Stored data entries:

----------------

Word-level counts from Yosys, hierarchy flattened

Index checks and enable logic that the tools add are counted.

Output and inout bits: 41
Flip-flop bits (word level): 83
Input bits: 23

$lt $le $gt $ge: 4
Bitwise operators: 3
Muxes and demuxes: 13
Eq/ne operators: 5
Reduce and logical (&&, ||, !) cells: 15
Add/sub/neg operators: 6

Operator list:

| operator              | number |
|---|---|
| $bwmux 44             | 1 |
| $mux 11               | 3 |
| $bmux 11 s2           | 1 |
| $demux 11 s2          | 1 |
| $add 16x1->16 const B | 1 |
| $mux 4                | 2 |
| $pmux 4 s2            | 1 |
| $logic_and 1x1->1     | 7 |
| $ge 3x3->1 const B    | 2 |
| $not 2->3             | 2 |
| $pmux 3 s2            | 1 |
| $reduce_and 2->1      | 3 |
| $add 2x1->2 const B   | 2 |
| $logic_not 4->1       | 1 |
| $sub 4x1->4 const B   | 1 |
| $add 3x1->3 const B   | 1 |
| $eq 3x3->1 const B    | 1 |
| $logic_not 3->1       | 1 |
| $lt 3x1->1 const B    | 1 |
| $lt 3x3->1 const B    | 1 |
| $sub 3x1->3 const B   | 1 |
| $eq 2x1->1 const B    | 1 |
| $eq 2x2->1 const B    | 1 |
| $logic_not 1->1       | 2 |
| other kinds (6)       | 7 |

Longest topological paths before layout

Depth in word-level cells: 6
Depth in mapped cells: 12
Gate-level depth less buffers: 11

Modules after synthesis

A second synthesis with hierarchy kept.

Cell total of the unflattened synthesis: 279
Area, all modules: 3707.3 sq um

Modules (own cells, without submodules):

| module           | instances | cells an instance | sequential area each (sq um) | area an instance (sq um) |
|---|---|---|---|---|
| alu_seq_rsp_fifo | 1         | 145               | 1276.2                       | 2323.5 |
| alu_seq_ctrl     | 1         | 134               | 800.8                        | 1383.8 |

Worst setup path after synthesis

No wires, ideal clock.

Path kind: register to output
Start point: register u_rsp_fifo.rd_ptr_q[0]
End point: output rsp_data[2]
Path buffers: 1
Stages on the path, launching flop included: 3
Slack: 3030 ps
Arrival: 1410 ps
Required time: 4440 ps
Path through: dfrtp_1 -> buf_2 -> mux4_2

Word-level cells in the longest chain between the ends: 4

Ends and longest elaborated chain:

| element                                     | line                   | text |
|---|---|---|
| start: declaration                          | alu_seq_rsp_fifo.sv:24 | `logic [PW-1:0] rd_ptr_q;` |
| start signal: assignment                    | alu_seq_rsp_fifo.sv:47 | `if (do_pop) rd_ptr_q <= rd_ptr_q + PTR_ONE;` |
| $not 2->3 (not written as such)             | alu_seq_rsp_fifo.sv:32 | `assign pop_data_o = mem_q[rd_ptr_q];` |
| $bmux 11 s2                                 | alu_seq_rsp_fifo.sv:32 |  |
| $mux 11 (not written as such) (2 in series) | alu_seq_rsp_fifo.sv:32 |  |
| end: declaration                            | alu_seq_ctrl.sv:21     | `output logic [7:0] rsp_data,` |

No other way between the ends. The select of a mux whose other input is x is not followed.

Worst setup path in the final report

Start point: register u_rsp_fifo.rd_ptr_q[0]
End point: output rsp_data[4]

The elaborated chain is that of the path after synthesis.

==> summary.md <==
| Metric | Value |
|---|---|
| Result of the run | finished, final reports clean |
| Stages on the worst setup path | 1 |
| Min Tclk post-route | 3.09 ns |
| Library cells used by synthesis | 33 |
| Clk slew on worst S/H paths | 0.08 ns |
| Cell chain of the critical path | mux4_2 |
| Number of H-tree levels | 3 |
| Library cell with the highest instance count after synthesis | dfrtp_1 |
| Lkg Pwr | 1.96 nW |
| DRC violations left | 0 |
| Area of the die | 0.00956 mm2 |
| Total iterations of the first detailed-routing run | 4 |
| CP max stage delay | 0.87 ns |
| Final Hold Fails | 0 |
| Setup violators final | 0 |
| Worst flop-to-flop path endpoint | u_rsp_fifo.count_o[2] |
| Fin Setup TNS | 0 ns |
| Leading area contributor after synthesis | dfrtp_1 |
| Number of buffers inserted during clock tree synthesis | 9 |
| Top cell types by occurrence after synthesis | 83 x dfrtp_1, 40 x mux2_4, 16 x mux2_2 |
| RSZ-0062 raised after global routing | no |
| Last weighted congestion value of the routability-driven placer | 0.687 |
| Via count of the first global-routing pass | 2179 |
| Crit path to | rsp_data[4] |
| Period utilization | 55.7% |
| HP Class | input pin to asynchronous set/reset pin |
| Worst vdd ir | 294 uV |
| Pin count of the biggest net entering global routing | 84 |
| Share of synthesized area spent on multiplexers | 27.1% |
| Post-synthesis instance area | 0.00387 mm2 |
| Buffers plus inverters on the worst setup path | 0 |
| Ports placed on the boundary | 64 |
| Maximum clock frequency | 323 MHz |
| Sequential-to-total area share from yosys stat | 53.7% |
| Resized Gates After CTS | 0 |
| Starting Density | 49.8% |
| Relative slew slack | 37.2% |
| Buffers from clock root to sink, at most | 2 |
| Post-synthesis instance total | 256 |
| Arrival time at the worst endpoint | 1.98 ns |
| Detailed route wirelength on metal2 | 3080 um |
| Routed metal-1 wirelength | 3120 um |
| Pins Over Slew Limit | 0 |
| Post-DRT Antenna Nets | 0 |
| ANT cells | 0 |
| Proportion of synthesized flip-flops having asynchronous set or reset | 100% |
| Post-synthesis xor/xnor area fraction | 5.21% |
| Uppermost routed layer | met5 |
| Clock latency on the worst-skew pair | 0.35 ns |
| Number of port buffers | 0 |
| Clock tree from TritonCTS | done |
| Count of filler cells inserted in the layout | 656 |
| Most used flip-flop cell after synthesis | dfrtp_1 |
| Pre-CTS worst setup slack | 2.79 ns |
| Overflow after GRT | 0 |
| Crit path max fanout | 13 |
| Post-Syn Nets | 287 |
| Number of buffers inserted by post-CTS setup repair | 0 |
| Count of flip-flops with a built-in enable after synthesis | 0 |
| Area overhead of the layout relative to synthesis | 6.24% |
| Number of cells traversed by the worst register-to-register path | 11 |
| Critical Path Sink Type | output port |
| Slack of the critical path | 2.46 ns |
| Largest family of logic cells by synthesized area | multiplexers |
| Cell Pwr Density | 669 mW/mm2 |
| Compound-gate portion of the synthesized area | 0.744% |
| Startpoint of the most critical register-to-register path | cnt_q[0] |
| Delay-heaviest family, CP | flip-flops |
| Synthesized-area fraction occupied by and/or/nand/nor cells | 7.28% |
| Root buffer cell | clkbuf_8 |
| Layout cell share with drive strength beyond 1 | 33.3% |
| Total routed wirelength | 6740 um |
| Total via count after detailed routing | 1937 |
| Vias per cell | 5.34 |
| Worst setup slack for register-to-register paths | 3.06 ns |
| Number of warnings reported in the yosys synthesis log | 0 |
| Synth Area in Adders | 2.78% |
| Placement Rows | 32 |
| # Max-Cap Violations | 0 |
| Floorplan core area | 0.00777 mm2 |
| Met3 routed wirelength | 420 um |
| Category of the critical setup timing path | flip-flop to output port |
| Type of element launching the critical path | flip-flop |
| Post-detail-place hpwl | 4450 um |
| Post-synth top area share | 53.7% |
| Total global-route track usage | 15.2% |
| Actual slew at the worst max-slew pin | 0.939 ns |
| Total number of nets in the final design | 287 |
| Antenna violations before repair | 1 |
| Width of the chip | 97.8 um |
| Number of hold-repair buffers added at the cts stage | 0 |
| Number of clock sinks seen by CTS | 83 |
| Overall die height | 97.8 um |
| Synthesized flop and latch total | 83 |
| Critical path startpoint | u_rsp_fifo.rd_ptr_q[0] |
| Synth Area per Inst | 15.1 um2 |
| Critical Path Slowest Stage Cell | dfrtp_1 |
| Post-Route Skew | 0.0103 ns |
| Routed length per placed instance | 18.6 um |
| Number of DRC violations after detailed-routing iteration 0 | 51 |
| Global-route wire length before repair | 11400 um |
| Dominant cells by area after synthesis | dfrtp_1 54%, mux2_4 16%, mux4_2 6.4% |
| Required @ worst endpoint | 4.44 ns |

----------------

--- Task ---
Look above for the line with "stat | 53.7% |"; retype exactly that line, every line after it up to the line with "Limit | 0 |", and that line too, nothing else.

--- Reply to the exercise ---
| Sequential-to-total area share from yosys stat | 53.7% |
| Resized Gates After CTS | 0 |
| Starting Density | 49.8% |
| Relative slew slack | 37.2% |
| Buffers from clock root to sink, at most | 2 |
| Post-synthesis instance total | 256 |
| Arrival time at the worst endpoint | 1.98 ns |
| Detailed route wirelength on metal2 | 3080 um |
| Routed metal-1 wirelength | 3120 um |
| Pins Over Slew Limit | 0 |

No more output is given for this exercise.